Sunday evening sees this twitter activity
Sustaining resilience is all about developing helpful habits.
Monday morning: I’m pretty well prepared for my trip to a conference in Manchester. All I have to do is to pack my suitcase and organise lunch. I unplug my phone from its charger and turn it on. The usual Samsung message appears, followed by ..
Hmm. What’s happening here? I’m conscious of the uncomfortable feeling in the pit of my stomach. With limited success I’m trying hard to breathe deeply to turn on the parasympathetic nervous system which tells my body that I really don’t need to panic.
An hour later: I’m scrabbling through the drawer, trying to find my previous phone. After a bit of origami, I manage to adapt my current sim so that it fits the slot on my old phone. Hooray! Panic subsiding, I start to use my phone. Then I remember why I ditched it in the first place: the touch screen no longer works.
Two hours later: Time is ticking by. What else can I try? I find an old phone, the original sim and the charger. The charger is working: I’ll soon be in touch with the world again. The world has other ideas: ‘Sim not registered’ says the message. I need to finish packing. I have to acknowledge that I’m going to have to travel to an unknown city without my usual mobile map, and remain disconnected from family and colleagues for three-and-a-half days.
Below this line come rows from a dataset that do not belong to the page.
File: config.mk
export PLATFORM = sky130hd
export DESIGN_NAME = prog_loader
export DESIGN_NICKNAME = d
export VERILOG_FILES = /design/src/rtl/sc_pkg.sv /design/src/rtl/word_assembler.sv /design/src/rtl/prog_loader.sv
export SDC_FILE = /design/constraint.sdc
export NUM_CORES = 1
export LEC_CHECK = 0
export ABC_AREA = 1
export BUFFER_PORTS_ARGS = -buffer_cell sky130_fd_sc_hd__buf_4
export CORE_MARGIN = 1
export CORE_UTILIZATION = 56
export DETAILED_ROUTE_END_ITERATION = 6
export HOLD_SLACK_MARGIN = 0.15
export PLACE_DENSITY = 0.88
export SLEW_MARGIN = 20
export SYNTH_ARGS = -nofsm -noshare
export SYNTH_HDL_FRONTEND = slang
export SYNTH_SLANG_ARGS = --single-unit
File: constraint.sdc
create_clock -name clk -period 3.7 [get_ports clk]
set_clock_uncertainty 0.05 [all_clocks]
set_input_delay 1.11 -clock clk [delete_from_list [all_inputs] [get_ports clk]]
set_output_delay 1.11 -clock clk [all_outputs]
set_load 0.01 [all_outputs]
File: src/rtl/sc_pkg.sv
// Shared definitions for the single-cycle core slice: loader FSM states and
// word/byte geometry used by the program loader and instruction memory.
package sc_pkg;
    localparam int WORD_W         = 32;
    localparam int BYTES_PER_WORD = 4;
    localparam int DEF_ADDR_W     = 8;   // also sizes inst_mem

    typedef enum logic [1:0] {
        LOAD  = 2'd0,
        HOLD  = 2'd1,
        RUN   = 2'd2,
        ERROR = 2'd3
    } loader_state_t;
endpackage

File: src/rtl/word_assembler.sv
// Packs accepted bytes little-endian into a 32-bit word; word/word_done are
// combinational so the parent can register the write on the completing edge.
module word_assembler
    import sc_pkg::*;
(
    input  logic              clk,
    input  logic              reset,
    input  logic              clr,
    input  logic              accept,
    input  logic [7:0]        data,
    input  logic              last,
    output logic [WORD_W-1:0] word,
    output logic              word_done
);
    logic [1:0]        byte_idx;
    logic [WORD_W-1:0] asm_q;

    // Unfilled upper lanes are still zero in asm_q, which gives the padding.
    always_comb begin
        word      = asm_q | (WORD_W'(data) << {byte_idx, 3'b000});
        word_done = accept & ((byte_idx == 2'd3) | last);
    end

    always_ff @(posedge clk) begin
        if (reset || clr) begin
            byte_idx <= '0;
            asm_q    <= '0;
        end else if (accept) begin
            if (word_done) begin
                byte_idx <= '0;
                asm_q    <= '0;
            end else begin
                byte_idx <= byte_idx + 2'd1;
                asm_q    <= word;
            end
        end
    end
endmodule

File: src/rtl/prog_loader.sv
// Boot-time loader: streams program bytes into instruction memory, then
// releases the core from reset after a fixed settle time.
module prog_loader
    import sc_pkg::*;
#(
    parameter int ADDR_W     = DEF_ADDR_W,
    parameter int RESET_HOLD = 4
) (
    input  logic              clk,
    input  logic              reset,
    input  logic              in_valid,
    output logic              in_ready,
    input  logic [7:0]        in_data,
    input  logic              in_last,
    input  logic              restart,
    output logic              imem_we,
    output logic [ADDR_W-1:0] imem_addr,
    output logic [WORD_W-1:0] imem_wdata,
    output logic              core_reset,
    output logic              done,
    output logic              error,
    output logic [ADDR_W:0]   word_count
);
    localparam int DEPTH = 1 << ADDR_W;
    localparam int HW    = $clog2(RESET_HOLD + 1);

    loader_state_t     state, state_n;
    logic [HW-1:0]     hold_cnt;
    logic              accept, restart_ok, wr, full;
    logic [WORD_W-1:0] word;
    logic              word_done;

    assign accept     = in_valid & in_ready & (state == LOAD);
    assign restart_ok = restart & ((state == RUN) | (state == ERROR));
    assign full       = (word_count == (ADDR_W+1)'(DEPTH));
    assign wr         = word_done & ~full;

    word_assembler u_asm (
        .clk       (clk),
        .reset     (reset),
        .clr       (restart_ok),
        .accept    (accept),
        .data      (in_data),
        .last      (in_last),
        .word      (word),
        .word_done (word_done)
    );

    always_comb begin
        state_n = state;
        case (state)
            LOAD: begin
                if (word_done) begin
                    if (full)         state_n = ERROR;
                    else if (in_last) state_n = HOLD;
                end
            end
            HOLD:      if (hold_cnt == HW'(RESET_HOLD - 1)) state_n = RUN;
            RUN, ERROR: if (restart) state_n = LOAD;
            default:   state_n = LOAD;
        endcase
    end

    // Status outputs are registered from the next state so they change on
    // the same edge as the state itself.
    always_ff @(posedge clk) begin
        if (reset) begin
            state      <= LOAD;
            hold_cnt   <= '0;
            word_count <= '0;
            imem_we    <= 1'b0;
            imem_addr  <= '0;
            imem_wdata <= '0;
            in_ready   <= 1'b0;
            core_reset <= 1'b1;
            done       <= 1'b0;
            error      <= 1'b0;
        end else begin
            state    <= state_n;
            hold_cnt <= (state == HOLD) ? hold_cnt + HW'(1) : '0;
            imem_we  <= wr;
            if (wr) begin
                imem_addr  <= word_count[ADDR_W-1:0];
                imem_wdata <= word;
            end
            if (restart_ok)
                word_count <= '0;
            else if (wr)
                word_count <= word_count + (ADDR_W+1)'(1);
            in_ready   <= (state_n == LOAD);
            core_reset <= (state_n != RUN);
            done       <= (state_n == RUN);
            error      <= (state_n == ERROR);
        end
    end
endmodule

Yosys cells after proc, flatten, opt, wreduce, memory -nomap -nowiden --
Cells that the tools add are included.
Storage, ports and cells: register bits after elaboration 93, input port bits 13, output and inout bits 54, word-level logic and storage cells 49
Cells by class: add/subtract/negate cells 3, eq/ne operators 9, shifts and indexed selects 1, muxes and demuxes 8, bitwise gates (word level) 10, reductions and logical operators 6
Operator list (count):
- $mux 32 | 1
- $or 32x32->32 | 1
- $shl 8x5->32 | 1
- $mux 2 | 6
- $eq 2x2->1 const B | 5
- $add 9x1->9 const B | 1
- $eq 9x9->1 const B | 1
- $pmux 2 s3 | 1
- $reduce_or 2->1 | 3
- $and 1x1->1 | 5
- $logic_not 2->1 | 2
- $add 3x1->3 const B | 1
- $eq 3x2->1 const B | 1
- $add 2x1->2 const B | 1
- $eq 2x1->1 const B | 1
- $ne 2x2->1 const B | 1
- $not 1->1 | 2
- $or 1x1->1 | 2
- $logic_or 1x1->1 | 1

Longest topological paths before layout --
Gate-level depths: netlist of the first run.
word-level depth 6, gate-level depth with buffers 10, depth with buffers taken out 10

Cells and area by module --
From an unflattened synthesis of the first run, not the netlist that was laid out.
Second synthesis, totals: cells, all modules 640, area, all modules 4443.0 µm²
Modules (own cells, without submodules):
- prog_loader | times used 1, cells each 318, area an instance 2377.3 µm², seq. area each 1181.1 µm²
- word_assembler | times used 1, cells each 322, area an instance 2065.7 µm², seq. area each 680.7 µm²

Worst setup path before layout of the first run --
Ideal clock, no wire load.
kind input -> register, from input in_valid, to register imem_addr[1], library setup time 113 ps, data arrival time 1850 ps, required time 3537 ps, slack 1686 ps, stages on the path 8, buffers on the path 1, cell sequence nand2_1 > inv_2 > nand2_4 > nor2_8 > nand2_4 > buf_4 > o21ai_1 > nor2_1
On the way: longest elaborated chain between the ends 4
Ends and longest elaborated chain:
- from (decl) | line prog_loader.sv:11 | input logic in_valid,
- $and 1x1->1 (2 in a row) | line prog_loader.sv:33 | assign accept = in_valid & in_ready & (state == LOAD);
- $and 1x1->1 | line word_assembler.sv:21 | word_done = accept & ((byte_idx == 2'd3) | last);
- $and 1x1->1 | line prog_loader.sv:36 | assign wr = word_done & ~full;
- to (signal assigned) | line prog_loader.sv:83 | imem_addr <= word_count[ADDR_W-1:0];
- to (decl) | line prog_loader.sv:17 | output logic [ADDR_W-1:0] imem_addr,
Every way passes these cells. A chain may end at the register's enable or synchronous reset.

Worst setup path after layout of the first run --
from register u_asm.byte_idx[1], to register imem_wdata[19]
On the way: longest elaborated chain between the ends 4, elaborated cells on any way between the ends 6, those cells by class 1 x eq/ne; 1 x shift; 4 x bitwise
Ends and longest elaborated chain:
- from (decl) | line word_assembler.sv:15 | logic [1:0] byte_idx;
- from (signal assigned) | line word_assembler.sv:33 | byte_idx <= byte_idx + 2'd1;
- $eq 2x2->1 | line word_assembler.sv:21
- $or 1x1->1 | line word_assembler.sv:21
- $and 1x1->1 | line word_assembler.sv:21
- $and 1x1->1 | line prog_loader.sv:36
- to (signal assigned) | line prog_loader.sv:84 | imem_wdata <= word;
- to (decl) | line prog_loader.sv:18 | output logic [WORD_W-1:0] imem_wdata,
Parallel ways exist; a longest one is shown, timed or not.

==> results of run 1 <==
-- per-layer routing --
metal  vias to the layer above  wire (um)
met1                      1707       3719
met5                         -          0
met2                       122       4445
li1                       1870          -
met4                         0        191
met3                        20        594
-- critical path, delay by kind of cell (launching register included) --
family	cells	cell delay, ns
fa+ha+maj	1	0.25
buf+inv	2	0.38
flops	1	0.71
simple gates	5	0.87
-- kinds of logic after synthesis --
family | count (synthesis)
fa+ha+maj | 5
flops | 93
compound gates | 53
buf+inv | 85
simple gates | 335
xor+xnor | 1
-- worst paths after layout --
path	start	end	slack (ns)	cells past startpoint
worst max register to register	u_asm.byte_idx[1]	imem_wdata[19]	1.36	8
worst max-delay path	u_asm.byte_idx[1]	imem_wdata[19]	1.36	8
worst min-delay path	hold_cnt[0]	hold_cnt[0]	0.39	1
worst min register to register	hold_cnt[0]	hold_cnt[0]	0.39	1
-- area by class of cell --
| class | instances | share of cell area |
|---|---|---|
| flip-flops and latches | 93 | 0.3964 |
| clock inverters | 4 | 0.02025 |
| repair buffers | 70 | 0.1119 |
| clock buffers | 12 | 0.03090 |
| well taps | 96 | 0.02557 |
| multi-input cells | 394 | 0.3687 |
| inverters | 58 | 0.04635 |
-- power by group --
group	leakage, nW	total [W]	switching, W	internal [W]
Clock	0.121	0.000810	0.000343	0.000467
Sequential	0.755	0.00106	0.0000238	0.00103
Combinational	1.24	0.000226	0.000140	0.0000862
-- state kept, by name (all words and copies together) (netlist names), 2 cells and up --
signal,cells
word_count,9
imem_wdata,32
u_asm.byte_idx,2
hold_cnt,3
u_asm.asm_q,32
imem_addr,8
state,2
-- cell usage after synthesis, types with 2 or more instances --
cell type    n  area [um2]
nand4_1      2       12.51
nand2_1     80       300.3
nor2_4       3       33.78
o21ai_1     40       200.2
nand2_2      2       12.51
ha_1         5       62.56
inv_1       53       198.9
dfxtp_1     93        1862
nor2_1     194       728.2
nand2_4      2       22.52
a21oi_1     11       55.05
buf_4        4       30.03
buf_2       18       90.09
clkbuf_1     3       11.26
nand3_1     48       240.2
inv_2        5       18.77
-- per-stage QoR --
step	power [W]	cells	setup WS (ns)	cell area [um2]
after floorplan	0.001225	572	1.686	3958
after global placement	0.001299	711	1.097	4457
after detailed placement	0.001306	711	1.003	4457
after CTS	0.002100	727	1.347	4697
after global routing	0.002176	727	1.120	4697
final	0.002094	727	1.362	4697
==> qor.csv, run 1 <==
stage;metric;value;unit
cells_and_area;Final Util;0.6913;
timing;Slew @ Worst Pin;0.7708;ns
clock_tree;CTS tree;yes;
cells_and_area;fin nets;644;
synthesis;post-synthesis adder-cell area fraction;0.01581;
cells_and_area;commonest non-fill, non-tap cells in the layout;nor2_1 (194), dfxtp_1 (93), nand2_1 (80);
cells_and_area;area occupied by multi-input gates;1732;um2
place;port bufs;66;
synthesis;post-synthesis compound-gate area fraction;0.06766;
synthesis;largest family of logic cells by synthesized area;simple AND/OR/NAND/NOR gates;
synthesis;Post-Synth Simple-Gate Area;0.3519;
outcome;status;completed;
global_route;initial antenna violation count;0;
timing;final hold vios;0;
floorplan;DIE WIDTH;86.07;um
critical_path;Crit Path Max Fanout;26;
place;Detailed Place HPWL;6005;um
route;drt wl/cell;12.31;um
power;power density over the cells;445.9;nW/um2
floorplan;Cell Rows;30;
clock_tree;CTS resizes;0;
power;Static Leak;2.119;nW
clock_tree;Post-CTS Hold Fix Bufs;0;
global_route;largest net degree at the start of global routing;51;
global_route;number of global-route vias before repair;3326;
synthesis;synthesized net count;590;
global_route;GR peak layer;met2;
clock_tree;Max clock buf depth;2;
critical_path;Arrival @ worst endpoint;2.58;ns
clock_tree;Clock transition at path regs;0.09;ns
global_route;met1 Usage GRT;0.3061;
timing;Setup TNS;0;ns
hold_path;Hold Path Class;register to register;
timing;Hold WS;0.3869;ns
route;vias per inst;5.116;
route;routed via count;3719;
clock_tree;Inserted Clock Buffers;9;
clock_tree;Clock Latency Late Sink;0.36;ns
timing;RSZ-0062 raised after global routing;false;
synthesis;syn_area_per_cell;6.919;um2
timing;final setup vio count;0;
synthesis;number of synthesis warnings;0;
floorplan;I/O Pins;67;
route;Iter 0 DRT Violations;203;
synthesis;Yosys cell types;25;
synthesis;XOR/XNOR share of the synthesized area;0.002213;
route;DRC violations left;0;
route;antenna viol nets, final;0;
floorplan;Chip Height;86.07;um
flow_run;number of max-cap violations;0;
floorplan;DIE AREA;7407;um2
clock_tree;Root Driver;clkbuf_8;
critical_path;slowest CP cell;dfxtp_1;
cells_and_area;Ant. Diodes;0;
global_route;gr ovfl total;0;
global_route;first-pass GRT wire length;14750;um
clock_tree;H-Tree Depth;3;
timing;fin crit share;0.6320;
critical_path;crit path cell chain;ha_1 -> inv_1 -> nand2_1 -> nand3_2 -> nor2_4 -> buf_4 -> nor2_1 -> nor2_1;
floorplan;Core ar.;6794;um2
cells_and_area;P&R area growth vs syn;18.68;%
critical_path;Critical Path RT;3.94;ns
critical_path;cell mode on critical path;nor2_1;
timing;fin. max-slew vios;0;
timing;Peak Freq;0.4276;GHz
timing;min Tclk post-route;2.338;ns
global_route;met3 GRT Util;0.05679;
cells_and_area;fillcell total;571;
synthesis;Synth async-reset ratio;0;
critical_path;CP peak stage delay;0.71;ns
synthesis;sequential share of the synthesized area;0.4704;
critical_path;Worst Path Class, Setup;register to register;
cells_and_area;Register Area;1862;um2
global_route;met2 Use GR;0.4336;
place;GP Congestion;0.8441;
synthesis;Post-synth EDFFs;0;
synthesis;Mapped Cells;572;
route;1st-pass router iterations;4;
power;peak supply drop;337.8;uV
clock_tree;Clock Sinks;93;
cells_and_area;leading cell type in the layout, fill and taps excluded;nor2_1;
route;final wirelength;8951;um
synthesis;Main synth FF type;dfxtp_1;
critical_path;critical path launch point type;register;
synthesis;#FFs+latches synth;93;
synthesis;multiplexer area fraction after synthesis;0;
timing;Max transition margin;0.4849;
global_route;Global Route Usage Sum;0.2550;
critical_path;crit end category;register;
floorplan;initial core utilization;0.5825;
synthesis;synthesized area;3958;um2
clock_tree;Setup Fix Bufs, Post-CTS;0;
cells_and_area;layout cells sized above 1;0.1569;
Power figures use the tool's default switching activity.
==> run 2, diff against run 1 <==
--- a/config.mk
+++ b/config.mk
@@ -5,13 +5,13 @@
 export SDC_FILE = /design/constraint.sdc
 export NUM_CORES = 1
 export LEC_CHECK = 0
-export ABC_AREA = 1
+export ABC_AREA = 0
 export BUFFER_PORTS_ARGS = -buffer_cell sky130_fd_sc_hd__buf_4
 export CORE_MARGIN = 1
-export CORE_UTILIZATION = 56
+export CORE_UTILIZATION = 54
 export DETAILED_ROUTE_END_ITERATION = 6
 export HOLD_SLACK_MARGIN = 0.15
-export PLACE_DENSITY = 0.88
+export PLACE_DENSITY = 0.86
 export SLEW_MARGIN = 20
 export SYNTH_ARGS = -nofsm -noshare
 export SYNTH_HDL_FRONTEND = slang
==> constraint.sdc (replaced) <==
create_clock -name clk -period 2.4 [get_ports clk]
set_clock_uncertainty 0.05 [all_clocks]
set_input_delay 0.72 -clock clk [delete_from_list [all_inputs] [get_ports clk]]
set_output_delay 0.72 -clock clk [all_outputs]
set_load 0.01 [all_outputs]
==> run 2 against run 1 <==
Compared with the run above:
- total power rose by 36%
- critical path depth fell by 3
- sequential power rose by 53%
- clock-buffer cell count rose by 1
- register-to-register slack got worse by 1.0 ns
- first-iteration DRC count fell by 55%
- worst hold slack got worse by 0.011 ns
- routed wire length fell by 10%
- synthesized cell count fell by 30%
- sequential share of layout area rose by 4.4 points
- flip-flop and latch count did not move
Once I realise this I become calmer. I email a colleague I’m meant to be meeting during the week and tell him I won’t be able to text my arrival time; email others who might need to get in touch and tell them it’s email or nothing. When I reach the hotel, I realise I have no idea how to work the alarm on my ancient analogue clock. Thankfully, the hotel has a wake up service. I leave the upmarket hotel in Manchester. My next commitment requires a move to Stoke-on-Trent where the hotel doesn’t have a phone, let alone a wake-up service. Driven by necessity, I work out how to set my alarm.
On Friday, back home, I pick up a new phone. Phew; back in touch. But wait: the universe has one further lesson for me. At the weekend I’m visiting my mother, who has managed her 95 years without ever connecting to wifi. My mobile data isn’t working. It’s surprisingly liberating to leave my phone in my room rather than my back pocket, where I’m tempted to check it in an idle moment. When smoking in public places was common, many people would light up because it gave them something to do with their hands. I have a sneaking feeling that mobiles have taken over this function.
At the conference I attended in Manchester, a headteacher spoke about her student ‘digital ambassadors’ instituting a 3-day phone fast for students, which staff voluntarily joined. They’re now working on an ‘on/off campaign’ to encourage students to ask themselves ‘do I really need my mobile phone on at the moment?’ This is a question I will be asking myself in future. It’s 6.57 a.m. and my phone is off. I’ll turn it on when I start work today, and turn it off as a signal that I’m finishing. I’ve been through the first 3 stages of the 4 As and resolved to take ACTION. With the help of those who wish to join me in the #phonefastchallenge, I hope to be able to ADHERE to my new habit and benefit from switching off from work when I can, adding focus to tasks not interrupted by bleeps and pings which tell me someone is paying me attention.